Albert Camus publica 'La peste' en 1947, y los críticos dicen que, al menos en parte, es una alegoría de la II Guerra Mundial. En todo caso, siendo una novela, se documentó y cuenta con rigor cómo se producía ese fenómeno relativamente frecuente en algunas poblaciones a principios del siglo XX. Además de descripciones, los personajes se preguntan sobre el significado de lo que ocurre, con mucho más saber sobre las causas que en la época de Defoe o Blanco White. Aquí empiezan a aparecer ratas muertas, a las que infectan pulgas que luego saltan a los humanos. El escritor no diferencia entre bacterias y virus, pero tiene una idea clara sobre la vida. «Lo que es natural es el microbio. Lo demás, la salud, la integridad, la pureza, si usted quiere, son resultado de la voluntad, de una voluntad que no debe detenerse nunca.» De otro lado, está lejos de elaborar una trama fastuosa con el tema: «Y es que nada es menos espectacular que una peste, y por su duración misma las grandes desgracias son monótonas.» La ciudad, Orán, se cierra al exterior, pero la vida allí sigue, con los cafés, las iglesias, los teatros y las oficinas abiertos. Utilizan como cura un suero, a veces funciona, otras no.
Silencio
Al cabo de un tiempo, el mal acaba, sin saberse tampoco bien las causas. Es como si el microbio se cansara de las miserias que genera. Los científicos lo ven de otra manera y explican bien esas pestes que ya no ocurren.

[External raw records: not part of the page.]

What follows belongs to an exercise in optimizing a design on an open flow for small area; a production flow would make more cautious choices. At most, simulation tests tie the RTL to the original design; equivalence was not proved. Power is estimated from default activity; no workload was simulated.

Setup of lagoon:
Design flash_bus, start of the top module:
module flash_bus #(
	parameter NUM_OF_CHIPS 			= 4,
	parameter CMD_FIFO_DATA_WIDTH 	= 72,
	parameter WR_FIFO_DATA_WIDTH 	= 128,
	parameter RD_FIFO_DATA_WIDTH 	= 136,
	parameter RSLT_FIFO_DATA_WIDTH 	= 26,
	parameter PERIOD 				= 8,
	parameter PAGE_SIZE_WIDTH		= 15
 )
 (
	input 	i_clk,
	input 	i_rst,
        output o_top_bus_active,
        input i_recording_en,
        input i_disp_cmd_req,
        output o_disp_cmd_ack,
        input [CMD_FIFO_DATA_WIDTH-1:0] i_disp_cmd_data,
        output o_disp_rsp_req,
        input i_disp_rsp_ack,
        input i_disp_rsp_listening,
        output [RSLT_FIFO_DATA_WIDTH-1:0] o_disp_rsp_data,
        output [NUM_OF_CHIPS-1:0] o_disp_chip_active,
        output o_disp_wr_buffer_rsvd,
        output o_disp_rd_buffer_rsvd,
        input [15:0] i_adc_sample_fifo_data,
        input        i_adc_sample_fifo_almost_empty,
        input        i_adc_sample_fifo_empty,
        output       o_adc_sample_fifo_re,
        input        i_adc_sample_fifo_valid,
        output [12:0] o_wr_buffer_addr,
        input  [15:0] i_wr_buffer_data,
        output [12:0] o_rd_buffer_addr,
        output [15:0] o_rd_buffer_data,
        output        o_rd_buffer_we,
	output	[0:31]						o_cyclecount_sum,
	input								i_cyclecount_reset,
	input	[0:7]						i_cyclecount_start,
	input	[0:7]						i_cyclecount_end,
        output o_adc_master_record,
	input 	[7:0] 						i_bus_data,
	output 	[7:0]	 					o_bus_data,
	output		 						o_bus_data_tri_n,
	output 								o_bus_we_n,
	output 								o_bus_re_n,
	output [NUM_OF_CHIPS-1:0] 					o_bus_ces_n,
	output 								o_bus_cle,
	output 								o_bus_ale,
        output [NUM_OF_CHIPS-1:0] o_chip_exists
 );
Settings: LEC_CHECK=0, CAP_MARGIN=20, CORE_MARGIN=2, CORE_UTILIZATION=40, SETUP_SLACK_MARGIN=0.4, SLEW_MARGIN=20; clock period 8.0 ns.
standard.sh (not shown) runs the stock make flow with config.mk's settings and CLKGATE_MAP_FILE= SYNTH_SCRIPT=/design/flow/synth_recipe.tcl, a recipe that flattens the netlist after the stock synthesis.
==> flow/flow/run.sh <==
#!/bin/bash
# Layout flow: the standard flow (standard synthesis netlist structure and
# registers, floorplan, power grid, placement, CTS, routing) with changes that
# only affect how the combinational logic is mapped and buffered:
#  - ABC maps the combinational logic with an area-oriented script
#    (flow/abc_area.script) instead of ORFS's delay-oriented one; the
#    registers Yosys creates are the same;
#  - the input and output ports get sky130_fd_sc_hd__buf_1 port buffers
#    instead of the default clkdlybuf4s50_1;
#  - clock tree synthesis uses smaller clock buffers and no dummy loads.
# The full make output goes to flow_make.log in the work folder; each ORFS step
# also keeps its own log under orfs/logs/.
set -euo pipefail
WORK=$(pwd)
SCRIPTS="$WORK/orfs_scripts"
rm -rf "$SCRIPTS"
cp -r "$FLOW_HOME/scripts" "$SCRIPTS"
if [[ -f flow/abc_area.script ]]; then
  cp flow/abc_area.script "$SCRIPTS/abc_speed.script"
fi
bash standard.sh \
  "SCRIPTS_DIR=$SCRIPTS" \
  "BUFFER_PORTS_ARGS=-buffer_cell sky130_fd_sc_hd__buf_1" \
  "CTS_ARGS=-sink_clustering_enable -repair_clock_nets -dont_use_dummy_load -sink_clustering_size 14 -sink_clustering_max_diameter 60 -buf_list sky130_fd_sc_hd__clkbuf_8" \
  finish > flow_make.log 2>&1
==> flow/flow/abc_area.script <==
strash
&get -n
&deepsyn -J 30 -T 300
&put
dch -f
amap
lagoon reached the final stage; the timing, DRC and antenna checks on its layout passed.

La de ahora es una pandemia de la que estamos lejos de saber lo suficiente. Había habido amenazas que no se sustanciaron, el SARS, la gripe A, el ébola... ¿Quién hace solo mes y medio imaginaba la situación de colapso mundial de hoy? «Todo lo que el hombre puede ganar al juego de la peste y de la vida es el conocimiento y el recuerdo.», dice Camus. Hasta que se gane la partida, habrá que lidiar con la catástrofe actual y tratar de aprender de ella para seguir adelante. «En el momento de la desgracia es cuando se acostumbra uno a la verdad, es decir, al silencio.».